Friday, October 31, 2008

Keep the faith

Keep in Faith

Bark! Bark! Bark coming from outside across the street. My heart felts like a shaking earthquake that is about to tremble into million pieces of a small plate. Living in a small neighborhood filled with flowers, people with different cultures that always seem to curious me. One thing I like about living in my neighborhood is everything I need in any time of the day; the stores are open 24 hours a day. My guess it is kind of living like New York City, where day and night people are walking in the streets, going to work, school, hang outs with friends. Crazy People yelling at customers for more money. But besides the barking of the dogs, in my mind it is calm and quite like a flute is about to play soft music.

Besides that, I pretty have drama of myself in my small apartment who I share with my family. Mitul, who is 27 years old and married, still lives with us some days of the week, his wife lives in our homeland country which is Bangladesh and basically his aim is to finish college as soon as possible and get his wife here who he applied for a visa, but unfortunately no progress is happening. Mishu, my other brother who I call retarded has brain damaged ever since the age of 12. Whenever he doesn’t get food he tries to hit someone but for some strange reason if he sees food he goes quite. Other than those 2, allow me to present my mom whose is age I am not allowed to say, she is a short lady has strong strength than my stepfather and she teaches special kids like my brother Mishu and helps them to learn. Besides all that she is clean freak, as soon as she sees something spill with her big voice she couldn’t stop speaking, which is really annoying. Okay the next person is my stepfather who my mom married again when I was 5 years old; I don’t know she married him in the first place. He has anger problems and comes home every night looking like a drunken person although he promised my mother he wouldn’t be drinking again. I can’t stand him; in my definition he is fucking bastard and a bitch. Me, everyone calls me priya but my mom calls me flower. I am 13 years old turning 14 really soon is in the eight grade. My brothers say I am not like other girls who sees a hot guy drops everything and acts slutty. Me I don’t care about boys, I care about my life and me doing the best in life.

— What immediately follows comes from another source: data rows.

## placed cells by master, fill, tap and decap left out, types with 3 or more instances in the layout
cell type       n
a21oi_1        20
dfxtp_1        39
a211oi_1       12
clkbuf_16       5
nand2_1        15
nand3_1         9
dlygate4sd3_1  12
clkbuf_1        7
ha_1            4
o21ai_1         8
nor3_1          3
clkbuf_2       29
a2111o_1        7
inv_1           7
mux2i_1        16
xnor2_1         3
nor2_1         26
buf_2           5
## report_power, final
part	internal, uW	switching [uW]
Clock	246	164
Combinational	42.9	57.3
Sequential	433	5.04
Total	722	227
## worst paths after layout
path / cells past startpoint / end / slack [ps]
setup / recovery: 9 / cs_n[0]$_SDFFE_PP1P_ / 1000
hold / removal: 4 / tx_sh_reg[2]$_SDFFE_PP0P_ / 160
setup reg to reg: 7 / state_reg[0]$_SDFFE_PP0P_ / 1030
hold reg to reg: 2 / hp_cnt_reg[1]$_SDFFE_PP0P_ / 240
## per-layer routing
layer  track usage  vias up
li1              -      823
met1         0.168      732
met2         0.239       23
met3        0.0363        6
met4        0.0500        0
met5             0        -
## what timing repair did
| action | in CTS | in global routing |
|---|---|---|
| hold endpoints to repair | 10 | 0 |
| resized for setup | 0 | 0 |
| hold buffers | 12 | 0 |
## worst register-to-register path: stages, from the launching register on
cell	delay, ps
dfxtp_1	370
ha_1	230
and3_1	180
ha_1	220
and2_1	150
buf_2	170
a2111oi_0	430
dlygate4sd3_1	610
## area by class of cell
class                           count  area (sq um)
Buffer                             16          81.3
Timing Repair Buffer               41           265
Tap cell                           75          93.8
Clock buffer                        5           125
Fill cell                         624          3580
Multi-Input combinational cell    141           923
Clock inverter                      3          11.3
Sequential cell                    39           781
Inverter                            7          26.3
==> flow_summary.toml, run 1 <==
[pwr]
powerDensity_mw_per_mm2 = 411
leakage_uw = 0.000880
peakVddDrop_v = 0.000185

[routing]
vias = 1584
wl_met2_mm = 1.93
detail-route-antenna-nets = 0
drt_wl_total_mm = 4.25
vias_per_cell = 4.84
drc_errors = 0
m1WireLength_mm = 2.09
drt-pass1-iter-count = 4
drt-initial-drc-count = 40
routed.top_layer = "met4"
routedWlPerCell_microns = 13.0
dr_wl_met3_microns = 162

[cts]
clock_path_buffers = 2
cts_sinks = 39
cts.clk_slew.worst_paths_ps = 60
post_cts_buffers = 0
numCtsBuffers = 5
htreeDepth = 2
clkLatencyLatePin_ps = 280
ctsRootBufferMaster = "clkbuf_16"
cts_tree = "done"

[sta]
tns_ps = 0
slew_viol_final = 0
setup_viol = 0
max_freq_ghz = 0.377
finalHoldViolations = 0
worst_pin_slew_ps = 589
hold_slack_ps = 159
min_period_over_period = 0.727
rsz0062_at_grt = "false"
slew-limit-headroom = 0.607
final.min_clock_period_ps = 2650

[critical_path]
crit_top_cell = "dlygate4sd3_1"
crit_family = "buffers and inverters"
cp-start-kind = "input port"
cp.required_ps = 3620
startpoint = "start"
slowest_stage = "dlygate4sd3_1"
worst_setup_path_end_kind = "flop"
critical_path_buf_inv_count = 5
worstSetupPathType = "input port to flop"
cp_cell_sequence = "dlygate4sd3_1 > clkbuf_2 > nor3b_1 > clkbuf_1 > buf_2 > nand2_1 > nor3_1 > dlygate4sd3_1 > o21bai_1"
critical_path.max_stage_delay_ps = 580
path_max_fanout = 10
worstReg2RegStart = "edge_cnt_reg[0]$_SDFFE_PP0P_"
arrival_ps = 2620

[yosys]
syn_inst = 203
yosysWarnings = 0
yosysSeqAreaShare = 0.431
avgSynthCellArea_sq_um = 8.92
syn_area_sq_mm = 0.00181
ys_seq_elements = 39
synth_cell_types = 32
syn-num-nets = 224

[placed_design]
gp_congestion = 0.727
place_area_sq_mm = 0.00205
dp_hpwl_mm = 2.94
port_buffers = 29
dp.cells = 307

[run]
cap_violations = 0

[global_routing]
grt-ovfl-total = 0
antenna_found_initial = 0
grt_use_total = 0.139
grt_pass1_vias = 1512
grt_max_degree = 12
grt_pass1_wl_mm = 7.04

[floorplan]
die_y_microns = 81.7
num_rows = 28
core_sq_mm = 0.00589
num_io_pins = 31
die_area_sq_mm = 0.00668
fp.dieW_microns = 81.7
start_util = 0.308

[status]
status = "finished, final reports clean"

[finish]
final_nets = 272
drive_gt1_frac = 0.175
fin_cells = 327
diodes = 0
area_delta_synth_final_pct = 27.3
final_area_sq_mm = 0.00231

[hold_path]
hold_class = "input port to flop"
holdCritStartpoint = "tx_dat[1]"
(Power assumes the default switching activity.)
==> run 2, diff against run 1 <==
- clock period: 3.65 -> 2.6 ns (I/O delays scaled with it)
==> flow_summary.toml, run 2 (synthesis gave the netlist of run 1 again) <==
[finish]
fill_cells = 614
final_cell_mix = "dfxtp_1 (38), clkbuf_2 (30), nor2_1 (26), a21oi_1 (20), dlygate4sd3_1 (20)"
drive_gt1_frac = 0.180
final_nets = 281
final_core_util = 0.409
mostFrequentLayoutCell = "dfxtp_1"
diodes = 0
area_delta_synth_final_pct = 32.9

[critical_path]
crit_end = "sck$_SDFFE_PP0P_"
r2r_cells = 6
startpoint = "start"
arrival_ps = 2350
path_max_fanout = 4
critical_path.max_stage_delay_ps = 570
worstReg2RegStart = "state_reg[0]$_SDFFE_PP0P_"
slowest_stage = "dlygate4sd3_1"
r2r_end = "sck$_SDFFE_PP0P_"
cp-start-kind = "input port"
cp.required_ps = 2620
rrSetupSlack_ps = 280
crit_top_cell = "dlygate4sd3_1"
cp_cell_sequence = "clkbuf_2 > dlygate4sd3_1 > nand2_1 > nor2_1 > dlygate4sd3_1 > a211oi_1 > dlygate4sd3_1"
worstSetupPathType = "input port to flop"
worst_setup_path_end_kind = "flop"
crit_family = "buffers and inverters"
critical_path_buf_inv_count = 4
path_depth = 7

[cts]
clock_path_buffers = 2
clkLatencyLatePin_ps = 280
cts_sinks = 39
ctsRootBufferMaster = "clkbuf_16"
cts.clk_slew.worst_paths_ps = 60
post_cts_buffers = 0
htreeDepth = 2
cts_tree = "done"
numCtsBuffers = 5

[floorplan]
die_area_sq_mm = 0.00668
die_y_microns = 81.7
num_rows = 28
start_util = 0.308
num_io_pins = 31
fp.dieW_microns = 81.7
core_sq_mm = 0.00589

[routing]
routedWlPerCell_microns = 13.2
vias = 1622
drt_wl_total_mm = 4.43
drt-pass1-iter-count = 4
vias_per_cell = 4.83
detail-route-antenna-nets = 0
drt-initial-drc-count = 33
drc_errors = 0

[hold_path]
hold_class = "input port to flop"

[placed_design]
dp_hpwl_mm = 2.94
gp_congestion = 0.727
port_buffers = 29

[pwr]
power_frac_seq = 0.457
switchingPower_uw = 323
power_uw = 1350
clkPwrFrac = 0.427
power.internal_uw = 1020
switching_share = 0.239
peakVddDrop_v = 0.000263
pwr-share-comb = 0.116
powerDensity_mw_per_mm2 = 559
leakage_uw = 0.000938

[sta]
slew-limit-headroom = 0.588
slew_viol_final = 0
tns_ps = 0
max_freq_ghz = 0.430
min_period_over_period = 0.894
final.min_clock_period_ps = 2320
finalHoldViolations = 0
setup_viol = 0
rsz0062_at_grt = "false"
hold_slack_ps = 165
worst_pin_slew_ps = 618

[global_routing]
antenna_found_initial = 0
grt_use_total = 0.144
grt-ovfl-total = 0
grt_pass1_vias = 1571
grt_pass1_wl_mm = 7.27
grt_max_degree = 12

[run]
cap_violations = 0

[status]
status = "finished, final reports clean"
File: src/flat_wrapper.sv
// flat-port wrapper written by rule: the top's interface ports become plain ports
module sample_capture_flat import dds_pkg::*;
#(
  parameter int unsigned DATA_W = DEF_DATA_W,
  parameter int unsigned DEPTH  = 64
)
  (Fg_CLK, RESET, Ready, Enable, Mode, Sample, Arm, Busy, CapMode, Done, out_if_out_data, out_if_out_valid, out_if_out_last, out_if_out_ready);
  sample_capture_if #(.DATA_W(DATA_W)) out_if_i ();
  input  logic Fg_CLK;
  input  logic RESET;
  input  logic Ready;
  input  logic Enable;
  input  logic [MODE_W-1:0] Mode;
  input  logic [DATA_W-1:0] Sample;
  input  logic Arm;
  output logic Busy;
  output logic [MODE_W-1:0] CapMode;
  output logic Done;
  output wire logic [$bits(out_if_i.out_data)-1:0] out_if_out_data;
  output wire logic [$bits(out_if_i.out_valid)-1:0] out_if_out_valid;
  output wire logic [$bits(out_if_i.out_last)-1:0] out_if_out_last;
  input wire logic [$bits(out_if_i.out_ready)-1:0] out_if_out_ready;
  assign out_if_out_data = out_if_i.out_data;
  assign out_if_out_valid = out_if_i.out_valid;
  assign out_if_out_last = out_if_i.out_last;
  assign out_if_i.out_ready = out_if_out_ready;
  sample_capture #(.DATA_W(DATA_W), .DEPTH(DEPTH)) u_core (.Fg_CLK(Fg_CLK), .RESET(RESET), .Ready(Ready), .Enable(Enable), .Mode(Mode), .Sample(Sample), .Arm(Arm), .Busy(Busy), .CapMode(CapMode), .Done(Done), .out_if(out_if_i));
endmodule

Eight grades are pretty much horrible other than the fact I am older than everyone else about 1 year and half. The talk of middle school makes my stomach turn, I felt like screaming inside the pillow. I am in an AVID class which stands for a college program kind of like a second class of honor. Now you are probably thinking how do I get along with middle school? Inside my brain I think of someone I hate, and say bad things about them. For example Hope, who is my ex friend and people say she just uses me for my smartness. Sometimes when I do her HW I gave in the wrong answers in or I just say I have no time for it. To me she is a girly girl who cares about her only and no one else, my mom also can’t stand her and nicknames it every time she sees her. Her best friends are Laura and Jessica, well Jessica is okay except for that fact she got kick out our school for ditching classes with her boyfriends. Laura who is a slut and lays for everything to every person I can think of. I don’t know I am friends with her but sometimes maybe for all that she is good listener and can cheer up a person.

My class who every teacher has says such an angel; to me it is like hell or being the devil for once. I hate every one of them, can’t stand them. I am still counting the days when I am done with middle school and move on into a new life into high school. I remembered 3 months ago when I was taking the specialized high test, this is my faith to the get away. It was always my dream to go to Bronx Science or Hunter high school.

I wanted go to London and live with my uncle. Man he is so lucky, having the time of his life as soon as he done with college. My mother who calls me the girl who just thinks too much, basically saying I am not brave like I was. Me I think I am a hamster who is still rolling in a cage and wondering “when will I get out”. By looking at mirror, I have straight hair with big eyes that are popping out like a popcorn. As a youngest child sometimes I act like the baby just for fun and well for fun I love go swimming at the community pool, which calms me down like a baby is about to sleep. One of the reasons I am a sport freak, according to my brothers theories that if you don’t like sports you are not a real human being. My height is 5’2 which is pretty average for a girl, I have small feet like a tiny elephant the size about 5, fingers that are perfect to fit in a glove. My eyes look like the color of a dark green covered with glasses.

Living in a small neighborhood sounds cozy but as you know strange things happen in life that some people don’t understand. No Knows, may it is for a lesson to be learned or a good luck, bad luck, sometimes things happen for a reason.